Scaling the Gateway¶
CONCEPT:OS-5.23 — Gateway Middle-Tier Hardening (Python-tier Prometheus metrics, per-tenant rate limiting, engine circuit breaker, multi-worker readiness).
The API gateway (agent_utilities.server + gateway/graph_api.py)
historically ran as exactly one process with one event loop. This page
documents how to run more than one worker/replica, what is safe about that
today, and which state remains per-process.
Worker model¶
GATEWAY_WORKERS=1 (default) one process, one event loop, in-process KG daemon
GATEWAY_WORKERS=N (N>1) pre-forked worker pool on ONE shared listen socket
With GATEWAY_WORKERS>1, _run_agent_server binds the listen socket once,
then forks before building the app, so every worker constructs its own
FastAPI app, engine client connections and daemon role. The parent is worker 0
and reaps the children when its server exits. (uvicorn's own workers= flag
requires an import-string app, which the dynamically-built gateway app cannot
provide — hence the explicit pre-fork.) The flag is ignored under pytest and
with the terminal UI.
You can equally scale with N container replicas (each GATEWAY_WORKERS=1)
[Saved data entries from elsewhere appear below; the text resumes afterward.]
## src/hdl/nes_loader_pkg.sv

```systemverilog
// NES cartridge loader shared definitions
// Widths, iNES constants, bus structs and the loader state encoding

package nes_loader_pkg;

	//////////////////////////////////////////////////////////////////////
	// Vector types
	//////////////////////////////////////////////////////////////////////

	typedef logic [7:0]  byte_t;
	typedef logic [21:0] mem_addr_t;     // Cartridge memory space, 4 MB
	typedef logic [21:0] byte_count_t;
	typedef logic [24:0] dl_addr_t;      // Download byte index
	typedef logic [7:0]  filetype_t;

	//////////////////////////////////////////////////////////////////////
	// Bus structs
	//////////////////////////////////////////////////////////////////////

	// One byte strobe from the download port
	typedef struct packed {
		logic     wr;
		dl_addr_t addr;
		byte_t    data;
	} dl_byte_t;

	// One cartridge memory write
	typedef struct packed {
		logic      wr;
		mem_addr_t addr;
		byte_t     data;
	} rom_write_t;

	// Mapper configuration word handed to the console core
	typedef struct packed {
		logic [1:0] pad;
		logic [3:0] prg_ram_shift;  // NES 2.0 only, 64 << n bytes
		logic       has_saves;
		byte_t      submapper_byte; // NES 2.0 only
		logic       four_screen;
		logic       has_chr_ram;
		logic       mirroring;
		logic [2:0] chr_size;       // log2 of 8 KB pages
		logic [2:0] prg_size;       // log2 of 16 KB pages
		byte_t      mapper;
	} mapper_flags_t;

	// Cheat code, each field little endian within itself
	typedef struct packed {
		logic [31:0] flags;
		logic [31:0] address;
		logic [31:0] compare;
		logic [31:0] replace;
	} cheat_code_t;

	typedef enum logic [2:0] {
		LOAD_HEADER,
		LOAD_PRG,
		LOAD_CHR,
		LOAD_ERROR,
		LOAD_DONE
	} loader_state_e;

	//////////////////////////////////////////////////////////////////////
	// Constants
	//////////////////////////////////////////////////////////////////////

	localparam int          INES_HEADER_LEN        = 16;
	localparam logic [31:0] INES_MAGIC             = 32'h4E45_531A; // "NES" EOF
	localparam int          PRG_PAGE_SHIFT         = 14;            // 16 KB pages
	localparam int          CHR_PAGE_SHIFT         = 13;            // 8 KB pages
	localparam mem_addr_t   PRG_BASE_ADDR          = 22'h00_0000;
	localparam mem_addr_t   CHR_BASE_ADDR          = 22'h20_0000;
	localparam filetype_t   CHEAT_FILETYPE         = 8'hFF;
	localparam int          CHEAT_RECORD_LEN       = 16;
	localparam logic [7:0]  POST_LOAD_RESET_CYCLES = 8'd255;

endpackage

```

## src/hdl/ines_header_decoder.sv

```systemverilog
// iNES header decoder
// Checks a captured 16-byte header and derives the PRG/CHR sizes
// and the packed mapper flags, NES 2.0 aware

`timescale 1ns/1ns

module ines_header_decoder (
	input  nes_loader_pkg::byte_t         header [0:nes_loader_pkg::INES_HEADER_LEN-1],
	input  logic                          invert_mirroring,
	output logic                          header_ok,
	output nes_loader_pkg::byte_count_t   prg_bytes,
	output nes_loader_pkg::byte_count_t   chr_bytes,
	output nes_loader_pkg::mapper_flags_t flags
);

	logic is_nes20;
	logic is_dirty;
	logic tail_nonzero;

	// Smallest k with pages <= 2^k, saturating at 7
	function automatic logic [2:0] size_code(input nes_loader_pkg::byte_t pages);
		logic [2:0] code;
		code = 3'd7;
		for (int k = 6; k >= 0; k--) begin
			if (pages <= 8'(1 << k))
				code = 3'(k);
		end
		return code;
	endfunction

	//////////////////////////////////////////////////////////////////////
	// Header check and image sizes
	//////////////////////////////////////////////////////////////////////

	// Trainers are not supported
	assign header_ok = ({header[0], header[1], header[2], header[3]} ==
		nes_loader_pkg::INES_MAGIC) && !header[6][2];

	assign prg_bytes = nes_loader_pkg::byte_count_t'(header[4]) << nes_loader_pkg::PRG_PAGE_SHIFT;
	assign chr_bytes = nes_loader_pkg::byte_count_t'(header[5]) << nes_loader_pkg::CHR_PAGE_SHIFT;

	//////////////////////////////////////////////////////////////////////
	// Format detection
	//////////////////////////////////////////////////////////////////////

	assign is_nes20 = (header[7][3:2] == 2'b10);

	always_comb begin
		tail_nonzero = 1'b0;
		for (int i = 10; i < nes_loader_pkg::INES_HEADER_LEN; i++) begin
			tail_nonzero = tail_nonzero | (header[i] != 8'h00);
		end
	end

	// Old dumps often carry junk in the reserved bytes
	assign is_dirty = !is_nes20 && ((header[9][7:1] != 7'd0) || tail_nonzero);

	//////////////////////////////////////////////////////////////////////
	// Mapper flags
	//////////////////////////////////////////////////////////////////////

	always_comb begin
		flags                = '0;
		flags.mapper         = {is_dirty ? 4'h0 : header[7][7:4], header[6][7:4]};
		flags.prg_size       = size_code(header[4]);
		flags.chr_size       = size_code(header[5]);
		flags.mirroring      = header[6][0] ^ invert_mirroring;
		flags.has_chr_ram    = (header[5] == 8'h00);  // No CHR ROM pages
		flags.four_screen    = header[6][3];
		flags.has_saves      = header[6][1];          // Battery backed RAM
		flags.submapper_byte = is_nes20 ? header[8] : 8'h00;
		flags.prg_ram_shift  = is_nes20 ? header[10][3:0] : 4'h0;
	end

endmodule

```

## src/hdl/rom_loader.sv

```systemverilog
// iNES ROM loader
// Captures the header, then streams PRG and CHR bytes to the
// cartridge memory write port at their base addresses

`timescale 1ns/1ns

module rom_loader (
	input  logic                          clk,
	input  logic                          reset_nes,
	input  logic                          downloading,
	input  nes_loader_pkg::dl_byte_t      dl,
	input  logic                          invert_mirroring,
	output nes_loader_pkg::rom_write_t    rom_wr,
	output nes_loader_pkg::mapper_flags_t mapper_flags,
	output logic                          busy,
	output logic                          done,
	output logic                          error
);

	localparam logic [3:0] HDR_LAST = 4'(nes_loader_pkg::INES_HEADER_LEN - 1);

	nes_loader_pkg::loader_state_e state;
	nes_loader_pkg::byte_t         header_q [0:nes_loader_pkg::INES_HEADER_LEN-1];
	nes_loader_pkg::byte_t         hdr_view [0:nes_loader_pkg::INES_HEADER_LEN-1];
	nes_loader_pkg::byte_count_t   bytes_left;
	nes_loader_pkg::byte_count_t   chr_left;   // CHR size kept for the second phase
	nes_loader_pkg::mem_addr_t     mem_addr;
	nes_loader_pkg::byte_count_t   dec_prg_bytes;
	nes_loader_pkg::byte_count_t   dec_chr_bytes;
	nes_loader_pkg::mapper_flags_t dec_flags;
	logic [3:0]                    hdr_cnt;
	logic [3:0]                    cap_idx;
	logic                          cap_en;
	logic                          downloading_q;
	logic                          start;
	logic                          dec_ok;

	assign start = downloading && !downloading_q;

	//////////////////////////////////////////////////////////////////////
	// Header capture
	//////////////////////////////////////////////////////////////////////

	// First byte may land on the same cycle as the download start
	assign cap_en  = dl.wr && (start || state == nes_loader_pkg::LOAD_HEADER);
	assign cap_idx = start ? 4'd0 : hdr_cnt;

	always_ff @(posedge clk) begin
		if (cap_en)
			header_q[cap_idx] <= dl.data;
	end

	// Decoder sees the incoming byte so the last one counts immediately
	always_comb begin
		for (int i = 0; i < nes_loader_pkg::INES_HEADER_LEN; i++) begin
			hdr_view[i] = (cap_en && cap_idx == 4'(i)) ? dl.data : header_q[i];
		end
	end

	ines_header_decoder u_decoder (
		.header           (hdr_view),
		.invert_mirroring (invert_mirroring),
		.header_ok        (dec_ok),
		.prg_bytes        (dec_prg_bytes),
		.chr_bytes        (dec_chr_bytes),
		.flags            (dec_flags)
	);

	//////////////////////////////////////////////////////////////////////
	// Loader FSM
	//////////////////////////////////////////////////////////////////////

	always_ff @(posedge clk) begin
		if (reset_nes) begin
			state         <= nes_loader_pkg::LOAD_HEADER;
			hdr_cnt       <= 4'd0;
			bytes_left    <= '0;
			chr_left      <= '0;
			mem_addr      <= nes_loader_pkg::PRG_BASE_ADDR;
			busy          <= 1'b0;
			done          <= 1'b0;
			error         <= 1'b0;
			rom_wr.wr     <= 1'b0;
			downloading_q <= 1'b0;
		end else begin
			downloading_q <= downloading;
			rom_wr.wr     <= 1'b0;

			if (start) begin
				state   <= nes_loader_pkg::LOAD_HEADER;
				hdr_cnt <= dl.wr ? 4'd1 : 4'd0;
				busy    <= 1'b0;
				done    <= 1'b0;
				error   <= 1'b0;
			end else begin
				case (state)
					nes_loader_pkg::LOAD_HEADER: begin
						if (dl.wr) begin
							hdr_cnt <= hdr_cnt + 4'd1;
							if (hdr_cnt == HDR_LAST) begin
								busy         <= 1'b1;
								mapper_flags <= dec_flags;
								bytes_left   <= dec_prg_bytes;
								chr_left     <= dec_chr_bytes;
								mem_addr     <= nes_loader_pkg::PRG_BASE_ADDR;
								state        <= dec_ok ? nes_loader_pkg::LOAD_PRG
								                       : nes_loader_pkg::LOAD_ERROR;
							end
						end
					end
					nes_loader_pkg::LOAD_PRG, nes_loader_pkg::LOAD_CHR: begin
						if (bytes_left != '0) begin
							if (dl.wr) begin
								rom_wr.wr   <= 1'b1;
								rom_wr.addr <= mem_addr;
								rom_wr.data <= dl.data;
								mem_addr    <= mem_addr + 1'b1;
								bytes_left  <= bytes_left - 1'b1;
							end
						end else if (state == nes_loader_pkg::LOAD_PRG && chr_left != '0) begin
							state      <= nes_loader_pkg::LOAD_CHR;
							mem_addr   <= nes_loader_pkg::CHR_BASE_ADDR;
							bytes_left <= chr_left;
						end else begin
							state <= nes_loader_pkg::LOAD_DONE;  // Image complete
							done  <= 1'b1;
							busy  <= 1'b0;
						end
					end
					nes_loader_pkg::LOAD_ERROR: begin
						done  <= 1'b1;
						error <= 1'b1;
						busy  <= 1'b0;
					end
					default: begin
						// LOAD_DONE waits here for the next download
					end
				endcase
			end
		end
	end

endmodule

```

## src/hdl/cheat_code_collector.sv

```systemverilog
// Cheat code collector
// Gathers one 16-byte cheat record into a code word and
// flags it with a single-cycle valid pulse

`timescale 1ns/1ns

module cheat_code_collector (
	input  logic                        clk,
	input  logic                        reset_nes,
	input  nes_loader_pkg::dl_byte_t    dl,
	output nes_loader_pkg::cheat_code_t cheat_code,
	output logic                        cheat_valid
);

	localparam logic [3:0] LANE_LAST = 4'(nes_loader_pkg::CHEAT_RECORD_LEN - 1);

	nes_loader_pkg::cheat_code_t code_q;
	logic [3:0]                  lane;
	logic [6:0]                  lane_lsb;

	assign lane = dl.addr[3:0];

	// Record layout by lane
	//   0..3   flags     bits 127:96
	//   4..7   address   bits 95:64
	//   8..11  compare   bits 63:32
	//   12..15 replace   bits 31:0
	// Lowest lane of each field is its least significant byte
	assign lane_lsb = {~lane[3:2], lane[1:0], 3'b000};

	always_ff @(posedge clk) begin
		if (dl.wr)
			code_q[lane_lsb +: 8] <= dl.data;
	end

	always_ff @(posedge clk) begin
		if (reset_nes)
			cheat_valid <= 1'b0;
		else
			cheat_valid <= dl.wr && (lane == LANE_LAST);  // Last lane fills the record
	end

	assign cheat_code = code_q;

endmodule

```

## src/hdl/console_reset_gen.sv

```systemverilog
// Console reset generator
// Holds the console in reset until the first ROM download, during
// and shortly after every download, and while the loader reports an error

`timescale 1ns/1ns

module console_reset_gen (
	input  logic clk,
	input  logic reset_nes,
	input  logic downloading,
	input  logic loader_error,
	output logic console_reset
);

	logic       seen_download;
	logic [7:0] post_cnt;

	always_ff @(posedge clk) begin
		if (reset_nes) begin
			seen_download <= 1'b0;
			post_cnt      <= 8'd0;
		end else begin
			if (downloading) begin
				seen_download <= 1'b1;
				post_cnt      <= nes_loader_pkg::POST_LOAD_RESET_CYCLES;
			end else if (post_cnt != 8'd0) begin
				post_cnt <= post_cnt - 8'd1;  // Settle time after the load
			end
		end
	end

	assign console_reset = !seen_download
		|| (post_cnt != 8'd0)
		|| downloading
		|| loader_error;

endmodule

```

## src/hdl/nes_cart_loader_top.sv

```systemverilog
// NES cartridge loader top level
// Routes the download stream to the ROM loader or the cheat collector
// by file type and drives the console reset

`timescale 1ns/1ns

module nes_cart_loader_top (
	input  logic                          clk,
	input  logic                          reset_nes,
	input  logic                          downloading,
	input  nes_loader_pkg::filetype_t     filetype,
	input  nes_loader_pkg::dl_byte_t      dl,
	input  logic                          invert_mirroring,
	output nes_loader_pkg::rom_write_t    rom_wr,
	output nes_loader_pkg::mapper_flags_t mapper_flags,
	output logic                          loader_busy,
	output logic                          loader_done,
	output logic                          loader_error,
	output nes_loader_pkg::cheat_code_t   cheat_code,
	output logic                          cheat_valid,
	output logic                          console_reset
);

	nes_loader_pkg::dl_byte_t rom_dl;
	nes_loader_pkg::dl_byte_t cheat_dl;
	logic                     is_cheat;
	logic                     rom_downloading;

	//////////////////////////////////////////////////////////////////////
	// File type routing
	//////////////////////////////////////////////////////////////////////

	assign is_cheat        = (filetype == nes_loader_pkg::CHEAT_FILETYPE);
	assign rom_downloading = downloading && !is_cheat;  // Cheat files leave the console running

	always_comb begin
		rom_dl      = dl;
		rom_dl.wr   = dl.wr && !is_cheat;
		cheat_dl    = dl;
		cheat_dl.wr = dl.wr && is_cheat;
	end

	rom_loader u_rom_loader (
		.clk              (clk),
		.reset_nes        (reset_nes),
		.downloading      (rom_downloading),
		.dl               (rom_dl),
		.invert_mirroring (invert_mirroring),
		.rom_wr           (rom_wr),
		.mapper_flags     (mapper_flags),
		.busy             (loader_busy),
		.done             (loader_done),
		.error            (loader_error)
	);

	cheat_code_collector u_cheat (
		.clk         (clk),
		.reset_nes   (reset_nes),
		.dl          (cheat_dl),
		.cheat_code  (cheat_code),
		.cheat_valid (cheat_valid)
	);

	console_reset_gen u_reset_gen (
		.clk           (clk),
		.reset_nes     (reset_nes),
		.downloading   (rom_downloading),
		.loader_error  (loader_error),
		.console_reset (console_reset)
	);

endmodule

```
behind a load balancer — every statement below about "per-process" state
applies the same way.
KG host daemon: exactly one, by construction¶
The consolidated KG host daemon (queue drain, graph writer, task workers,
maintenance/golden-loop ticks) is serialized by the advisory flock
host-lock (knowledge_graph/core/host_lock.py): each worker resolves its
role independently after the fork, the first to acquire the lock becomes
host, and every other worker self-heals to client (no daemon threads, lets
the host drain the durable queue). The lock auto-releases when the holder
dies, so a crashed host worker never blocks a restart. This was verified
against the fork model: role resolution happens per-child, after fork, so
the inherited-lock-fd hazard does not arise.
Consequence: daemon ticks (enrichment, hygiene, golden loop, …) run in ONE worker only — that is the intended topology, identical to running the gateway next to MCP servers on one machine.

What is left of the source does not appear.